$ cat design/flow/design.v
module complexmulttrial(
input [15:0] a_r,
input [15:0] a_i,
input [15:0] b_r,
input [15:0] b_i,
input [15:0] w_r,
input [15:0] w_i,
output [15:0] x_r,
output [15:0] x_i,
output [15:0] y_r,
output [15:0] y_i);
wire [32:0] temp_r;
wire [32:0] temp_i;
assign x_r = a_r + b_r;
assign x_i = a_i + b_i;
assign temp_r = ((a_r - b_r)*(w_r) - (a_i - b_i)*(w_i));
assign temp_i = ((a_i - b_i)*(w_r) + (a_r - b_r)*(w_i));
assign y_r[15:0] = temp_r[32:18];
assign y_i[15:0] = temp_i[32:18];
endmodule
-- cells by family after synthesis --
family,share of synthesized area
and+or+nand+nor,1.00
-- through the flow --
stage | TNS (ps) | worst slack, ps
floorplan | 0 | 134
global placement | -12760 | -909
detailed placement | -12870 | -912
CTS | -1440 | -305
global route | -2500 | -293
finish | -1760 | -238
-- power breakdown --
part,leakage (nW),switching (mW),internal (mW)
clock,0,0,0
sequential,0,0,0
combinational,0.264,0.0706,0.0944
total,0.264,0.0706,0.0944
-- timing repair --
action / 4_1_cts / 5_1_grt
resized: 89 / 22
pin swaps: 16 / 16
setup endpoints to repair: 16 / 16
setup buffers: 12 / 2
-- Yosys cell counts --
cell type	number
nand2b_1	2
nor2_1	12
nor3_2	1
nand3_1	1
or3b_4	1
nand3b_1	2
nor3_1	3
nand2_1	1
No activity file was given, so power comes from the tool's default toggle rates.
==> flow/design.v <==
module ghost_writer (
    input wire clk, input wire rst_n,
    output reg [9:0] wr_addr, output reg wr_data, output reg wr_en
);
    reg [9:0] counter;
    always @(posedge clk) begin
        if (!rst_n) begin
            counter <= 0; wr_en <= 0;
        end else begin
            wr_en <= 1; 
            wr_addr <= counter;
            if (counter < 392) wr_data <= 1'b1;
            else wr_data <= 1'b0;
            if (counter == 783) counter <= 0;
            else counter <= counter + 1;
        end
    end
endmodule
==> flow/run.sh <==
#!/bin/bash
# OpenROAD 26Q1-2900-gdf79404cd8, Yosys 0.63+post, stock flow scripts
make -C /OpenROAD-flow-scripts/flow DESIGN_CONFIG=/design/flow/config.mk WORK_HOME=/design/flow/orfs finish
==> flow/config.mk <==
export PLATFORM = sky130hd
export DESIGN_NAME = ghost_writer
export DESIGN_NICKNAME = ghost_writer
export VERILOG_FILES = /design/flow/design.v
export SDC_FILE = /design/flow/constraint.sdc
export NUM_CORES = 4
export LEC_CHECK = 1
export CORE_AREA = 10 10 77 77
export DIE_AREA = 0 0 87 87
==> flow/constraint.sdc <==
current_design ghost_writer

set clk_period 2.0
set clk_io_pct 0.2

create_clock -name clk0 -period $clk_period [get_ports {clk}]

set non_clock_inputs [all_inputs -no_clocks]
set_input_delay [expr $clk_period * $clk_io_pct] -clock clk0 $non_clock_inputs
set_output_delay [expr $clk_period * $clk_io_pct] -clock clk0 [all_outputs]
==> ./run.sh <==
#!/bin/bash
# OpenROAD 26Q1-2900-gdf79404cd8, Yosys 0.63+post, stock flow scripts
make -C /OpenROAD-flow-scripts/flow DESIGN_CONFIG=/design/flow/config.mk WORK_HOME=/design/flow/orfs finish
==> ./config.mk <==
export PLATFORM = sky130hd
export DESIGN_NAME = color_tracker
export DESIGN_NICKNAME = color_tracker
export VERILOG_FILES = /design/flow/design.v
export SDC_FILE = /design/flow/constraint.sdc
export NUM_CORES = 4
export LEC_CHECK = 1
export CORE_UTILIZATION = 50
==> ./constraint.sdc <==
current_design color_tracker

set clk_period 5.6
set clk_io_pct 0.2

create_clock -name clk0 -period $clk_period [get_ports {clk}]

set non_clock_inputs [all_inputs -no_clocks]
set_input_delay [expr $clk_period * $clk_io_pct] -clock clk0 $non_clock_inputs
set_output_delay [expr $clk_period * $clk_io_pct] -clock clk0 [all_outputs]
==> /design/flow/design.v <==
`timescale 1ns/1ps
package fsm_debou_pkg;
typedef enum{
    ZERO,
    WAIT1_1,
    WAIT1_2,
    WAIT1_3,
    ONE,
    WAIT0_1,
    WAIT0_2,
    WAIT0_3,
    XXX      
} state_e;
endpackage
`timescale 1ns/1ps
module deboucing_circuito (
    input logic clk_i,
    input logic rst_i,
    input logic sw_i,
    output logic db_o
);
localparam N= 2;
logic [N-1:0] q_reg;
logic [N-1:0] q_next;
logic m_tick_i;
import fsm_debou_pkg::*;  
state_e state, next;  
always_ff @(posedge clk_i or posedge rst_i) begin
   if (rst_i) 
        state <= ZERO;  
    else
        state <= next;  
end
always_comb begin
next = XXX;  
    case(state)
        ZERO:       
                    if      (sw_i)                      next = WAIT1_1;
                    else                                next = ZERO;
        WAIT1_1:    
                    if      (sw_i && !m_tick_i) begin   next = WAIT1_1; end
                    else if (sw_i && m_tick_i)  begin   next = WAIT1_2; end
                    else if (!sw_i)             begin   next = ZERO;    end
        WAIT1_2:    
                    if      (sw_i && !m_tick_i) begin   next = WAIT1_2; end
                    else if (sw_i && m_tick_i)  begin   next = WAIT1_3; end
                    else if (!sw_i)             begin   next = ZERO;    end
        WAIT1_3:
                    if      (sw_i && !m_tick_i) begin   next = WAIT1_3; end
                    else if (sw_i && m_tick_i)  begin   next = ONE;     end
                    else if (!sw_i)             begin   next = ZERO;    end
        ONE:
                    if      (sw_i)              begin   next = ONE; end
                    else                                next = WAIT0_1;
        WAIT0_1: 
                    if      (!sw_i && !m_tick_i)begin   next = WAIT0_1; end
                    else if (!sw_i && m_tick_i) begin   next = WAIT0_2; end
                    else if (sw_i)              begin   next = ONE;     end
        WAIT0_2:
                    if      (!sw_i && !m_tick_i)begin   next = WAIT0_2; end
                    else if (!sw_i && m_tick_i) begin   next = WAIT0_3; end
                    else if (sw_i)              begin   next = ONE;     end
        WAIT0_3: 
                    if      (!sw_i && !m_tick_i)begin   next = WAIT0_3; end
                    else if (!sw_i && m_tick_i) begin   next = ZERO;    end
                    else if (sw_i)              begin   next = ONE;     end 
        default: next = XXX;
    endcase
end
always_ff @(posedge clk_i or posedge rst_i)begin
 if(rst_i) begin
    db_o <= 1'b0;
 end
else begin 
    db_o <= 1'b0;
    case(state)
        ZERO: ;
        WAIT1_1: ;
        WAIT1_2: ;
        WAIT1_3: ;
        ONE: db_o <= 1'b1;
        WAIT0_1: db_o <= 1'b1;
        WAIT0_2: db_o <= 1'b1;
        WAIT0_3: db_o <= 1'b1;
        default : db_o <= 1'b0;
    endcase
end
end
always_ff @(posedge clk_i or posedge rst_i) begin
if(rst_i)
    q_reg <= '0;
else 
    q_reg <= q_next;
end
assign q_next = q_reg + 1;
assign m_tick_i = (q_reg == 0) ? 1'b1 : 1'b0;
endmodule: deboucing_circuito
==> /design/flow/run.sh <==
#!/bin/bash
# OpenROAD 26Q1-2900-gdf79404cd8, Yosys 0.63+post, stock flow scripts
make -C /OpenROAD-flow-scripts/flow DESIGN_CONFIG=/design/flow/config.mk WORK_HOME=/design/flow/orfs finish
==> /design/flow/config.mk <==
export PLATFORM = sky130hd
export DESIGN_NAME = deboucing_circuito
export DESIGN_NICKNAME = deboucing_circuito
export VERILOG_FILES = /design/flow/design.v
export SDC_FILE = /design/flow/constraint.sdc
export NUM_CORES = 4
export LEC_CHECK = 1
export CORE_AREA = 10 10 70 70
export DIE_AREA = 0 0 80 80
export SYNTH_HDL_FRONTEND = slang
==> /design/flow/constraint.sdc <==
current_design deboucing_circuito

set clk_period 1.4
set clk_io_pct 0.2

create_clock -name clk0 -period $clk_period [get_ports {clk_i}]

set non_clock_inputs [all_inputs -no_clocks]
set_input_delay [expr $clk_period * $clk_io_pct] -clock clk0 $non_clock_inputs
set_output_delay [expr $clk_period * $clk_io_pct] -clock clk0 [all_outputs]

---

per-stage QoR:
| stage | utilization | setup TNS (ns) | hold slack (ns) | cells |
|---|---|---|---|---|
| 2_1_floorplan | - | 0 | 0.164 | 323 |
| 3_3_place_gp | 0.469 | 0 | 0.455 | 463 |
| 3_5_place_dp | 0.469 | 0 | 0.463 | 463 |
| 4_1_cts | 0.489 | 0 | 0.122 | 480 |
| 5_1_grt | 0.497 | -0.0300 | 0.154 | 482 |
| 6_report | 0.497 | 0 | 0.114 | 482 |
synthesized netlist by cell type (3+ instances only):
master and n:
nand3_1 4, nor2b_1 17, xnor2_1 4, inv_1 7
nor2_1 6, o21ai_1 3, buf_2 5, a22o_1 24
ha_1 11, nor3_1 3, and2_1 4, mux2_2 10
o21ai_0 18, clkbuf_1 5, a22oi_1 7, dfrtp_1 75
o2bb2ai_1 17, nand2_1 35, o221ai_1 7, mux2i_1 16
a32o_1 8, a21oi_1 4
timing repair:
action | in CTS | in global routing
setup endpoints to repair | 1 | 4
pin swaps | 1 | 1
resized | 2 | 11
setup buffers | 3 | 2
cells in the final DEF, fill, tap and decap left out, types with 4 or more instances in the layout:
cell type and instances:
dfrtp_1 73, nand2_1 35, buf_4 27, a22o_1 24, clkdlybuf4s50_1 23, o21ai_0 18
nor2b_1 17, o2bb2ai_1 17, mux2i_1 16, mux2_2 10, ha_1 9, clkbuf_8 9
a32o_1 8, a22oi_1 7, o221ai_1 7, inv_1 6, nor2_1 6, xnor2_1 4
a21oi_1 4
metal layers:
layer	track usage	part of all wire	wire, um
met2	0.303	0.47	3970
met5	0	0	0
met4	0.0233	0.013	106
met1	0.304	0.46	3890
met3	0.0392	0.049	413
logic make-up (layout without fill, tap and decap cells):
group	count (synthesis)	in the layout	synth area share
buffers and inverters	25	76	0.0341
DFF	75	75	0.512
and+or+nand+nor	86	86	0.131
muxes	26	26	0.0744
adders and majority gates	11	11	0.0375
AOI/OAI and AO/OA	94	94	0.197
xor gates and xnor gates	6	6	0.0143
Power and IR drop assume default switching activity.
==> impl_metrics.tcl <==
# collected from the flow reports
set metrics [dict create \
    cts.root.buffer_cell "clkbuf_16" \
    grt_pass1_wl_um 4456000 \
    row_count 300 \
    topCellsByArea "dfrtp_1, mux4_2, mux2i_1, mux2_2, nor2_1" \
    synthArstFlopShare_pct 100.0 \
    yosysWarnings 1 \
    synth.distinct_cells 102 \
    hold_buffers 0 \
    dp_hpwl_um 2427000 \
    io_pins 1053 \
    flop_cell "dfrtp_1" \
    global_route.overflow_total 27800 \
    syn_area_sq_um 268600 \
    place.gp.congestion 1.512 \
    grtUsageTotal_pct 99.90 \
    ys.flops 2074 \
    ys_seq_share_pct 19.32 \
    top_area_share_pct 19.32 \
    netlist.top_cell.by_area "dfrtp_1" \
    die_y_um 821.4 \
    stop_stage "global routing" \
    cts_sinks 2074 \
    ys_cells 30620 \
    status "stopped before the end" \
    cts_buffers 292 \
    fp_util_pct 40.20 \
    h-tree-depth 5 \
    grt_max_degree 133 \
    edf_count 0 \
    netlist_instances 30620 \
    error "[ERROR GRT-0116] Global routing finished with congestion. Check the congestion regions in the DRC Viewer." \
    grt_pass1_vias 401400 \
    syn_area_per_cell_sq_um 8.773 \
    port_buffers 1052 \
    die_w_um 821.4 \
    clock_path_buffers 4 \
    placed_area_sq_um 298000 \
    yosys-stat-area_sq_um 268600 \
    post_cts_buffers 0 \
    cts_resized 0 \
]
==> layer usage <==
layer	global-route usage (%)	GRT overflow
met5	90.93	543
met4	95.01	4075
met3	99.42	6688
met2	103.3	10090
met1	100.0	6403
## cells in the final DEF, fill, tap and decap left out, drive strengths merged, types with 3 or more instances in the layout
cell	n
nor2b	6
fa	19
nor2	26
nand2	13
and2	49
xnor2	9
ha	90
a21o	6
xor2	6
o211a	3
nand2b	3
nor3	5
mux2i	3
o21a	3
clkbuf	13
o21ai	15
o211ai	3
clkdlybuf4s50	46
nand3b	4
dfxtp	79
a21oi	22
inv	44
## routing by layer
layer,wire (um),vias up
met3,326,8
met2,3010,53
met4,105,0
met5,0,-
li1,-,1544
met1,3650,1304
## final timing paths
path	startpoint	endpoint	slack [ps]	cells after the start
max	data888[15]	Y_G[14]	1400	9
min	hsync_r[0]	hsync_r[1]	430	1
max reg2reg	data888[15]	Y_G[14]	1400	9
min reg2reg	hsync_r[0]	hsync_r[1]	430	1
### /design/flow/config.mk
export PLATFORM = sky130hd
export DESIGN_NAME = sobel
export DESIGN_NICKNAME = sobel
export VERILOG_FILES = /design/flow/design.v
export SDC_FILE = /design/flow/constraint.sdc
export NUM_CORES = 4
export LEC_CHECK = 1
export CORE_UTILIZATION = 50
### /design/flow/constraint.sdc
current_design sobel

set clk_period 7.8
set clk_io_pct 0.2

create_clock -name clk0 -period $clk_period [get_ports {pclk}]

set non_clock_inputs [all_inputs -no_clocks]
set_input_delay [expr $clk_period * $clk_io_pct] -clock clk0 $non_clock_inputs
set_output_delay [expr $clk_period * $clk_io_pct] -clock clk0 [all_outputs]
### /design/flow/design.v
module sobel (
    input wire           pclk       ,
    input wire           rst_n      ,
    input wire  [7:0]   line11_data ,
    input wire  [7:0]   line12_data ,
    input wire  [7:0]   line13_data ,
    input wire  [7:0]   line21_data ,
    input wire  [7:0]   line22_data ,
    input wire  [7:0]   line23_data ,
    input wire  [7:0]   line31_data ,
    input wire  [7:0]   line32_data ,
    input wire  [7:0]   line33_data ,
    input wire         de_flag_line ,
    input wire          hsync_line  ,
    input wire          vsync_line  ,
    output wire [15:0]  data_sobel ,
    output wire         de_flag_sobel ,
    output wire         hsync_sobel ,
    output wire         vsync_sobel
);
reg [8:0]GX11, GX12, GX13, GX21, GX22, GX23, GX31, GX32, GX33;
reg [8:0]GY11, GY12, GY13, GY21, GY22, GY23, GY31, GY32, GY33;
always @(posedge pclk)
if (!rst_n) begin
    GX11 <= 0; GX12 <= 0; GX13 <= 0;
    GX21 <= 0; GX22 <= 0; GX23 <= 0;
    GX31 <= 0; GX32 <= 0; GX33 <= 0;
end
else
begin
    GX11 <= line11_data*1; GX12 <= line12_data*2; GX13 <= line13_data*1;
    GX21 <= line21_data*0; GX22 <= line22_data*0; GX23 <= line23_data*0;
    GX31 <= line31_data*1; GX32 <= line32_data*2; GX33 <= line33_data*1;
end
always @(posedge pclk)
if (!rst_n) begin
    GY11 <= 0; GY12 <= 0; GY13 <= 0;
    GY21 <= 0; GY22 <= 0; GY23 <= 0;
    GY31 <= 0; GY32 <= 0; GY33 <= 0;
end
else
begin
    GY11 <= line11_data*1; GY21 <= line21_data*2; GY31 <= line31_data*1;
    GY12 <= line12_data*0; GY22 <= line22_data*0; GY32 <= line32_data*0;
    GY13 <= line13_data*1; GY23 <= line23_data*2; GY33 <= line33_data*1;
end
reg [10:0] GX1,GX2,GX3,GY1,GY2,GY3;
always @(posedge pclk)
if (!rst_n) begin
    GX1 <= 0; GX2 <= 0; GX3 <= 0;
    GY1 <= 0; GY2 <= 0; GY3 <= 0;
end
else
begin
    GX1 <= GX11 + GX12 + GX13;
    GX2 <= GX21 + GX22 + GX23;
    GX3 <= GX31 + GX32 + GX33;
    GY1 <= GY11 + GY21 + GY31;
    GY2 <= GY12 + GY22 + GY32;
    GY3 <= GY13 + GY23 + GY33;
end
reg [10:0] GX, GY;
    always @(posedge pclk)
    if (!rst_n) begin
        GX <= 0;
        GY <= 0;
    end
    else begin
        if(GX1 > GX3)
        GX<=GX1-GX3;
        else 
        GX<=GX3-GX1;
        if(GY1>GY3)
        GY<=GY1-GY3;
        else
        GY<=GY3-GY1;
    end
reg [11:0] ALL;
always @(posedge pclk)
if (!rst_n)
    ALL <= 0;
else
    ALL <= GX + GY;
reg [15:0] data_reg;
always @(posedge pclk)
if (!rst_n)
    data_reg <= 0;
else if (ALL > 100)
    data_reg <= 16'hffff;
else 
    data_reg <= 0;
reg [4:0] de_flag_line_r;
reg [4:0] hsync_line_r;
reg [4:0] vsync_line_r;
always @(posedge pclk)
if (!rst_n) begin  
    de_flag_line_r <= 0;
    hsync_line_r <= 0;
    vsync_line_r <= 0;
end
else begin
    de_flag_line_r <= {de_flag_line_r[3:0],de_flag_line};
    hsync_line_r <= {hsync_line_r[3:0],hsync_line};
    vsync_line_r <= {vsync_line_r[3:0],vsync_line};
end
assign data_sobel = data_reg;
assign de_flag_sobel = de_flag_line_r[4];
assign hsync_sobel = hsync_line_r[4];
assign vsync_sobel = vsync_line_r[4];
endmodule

* * *

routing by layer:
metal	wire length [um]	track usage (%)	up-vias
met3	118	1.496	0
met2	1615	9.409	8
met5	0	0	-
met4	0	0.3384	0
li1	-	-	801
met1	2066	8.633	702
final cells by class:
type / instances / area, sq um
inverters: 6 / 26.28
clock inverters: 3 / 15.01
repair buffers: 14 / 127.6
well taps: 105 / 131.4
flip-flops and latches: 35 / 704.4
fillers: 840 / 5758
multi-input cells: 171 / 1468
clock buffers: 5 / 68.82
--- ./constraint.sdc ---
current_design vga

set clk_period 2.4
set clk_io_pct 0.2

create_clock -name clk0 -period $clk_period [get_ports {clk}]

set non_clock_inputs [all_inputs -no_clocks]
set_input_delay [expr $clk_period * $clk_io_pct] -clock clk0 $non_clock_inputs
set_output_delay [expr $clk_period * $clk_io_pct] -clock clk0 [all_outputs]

• [Task to complete]
In the listing above, find the line with "# collected from the flow reports" and the line with "place.gp.congestion 1.512 \"; set down exactly those two lines and every line between them, nothing more.

• [Task answer]
# collected from the flow reports
set metrics [dict create \
    cts.root.buffer_cell "clkbuf_16" \
    grt_pass1_wl_um 4456000 \
    row_count 300 \
    topCellsByArea "dfrtp_1, mux4_2, mux2i_1, mux2_2, nor2_1" \
    synthArstFlopShare_pct 100.0 \
    yosysWarnings 1 \
    synth.distinct_cells 102 \
    hold_buffers 0 \
    dp_hpwl_um 2427000 \
    io_pins 1053 \
    flop_cell "dfrtp_1" \
    global_route.overflow_total 27800 \
    syn_area_sq_um 268600 \
    place.gp.congestion 1.512 \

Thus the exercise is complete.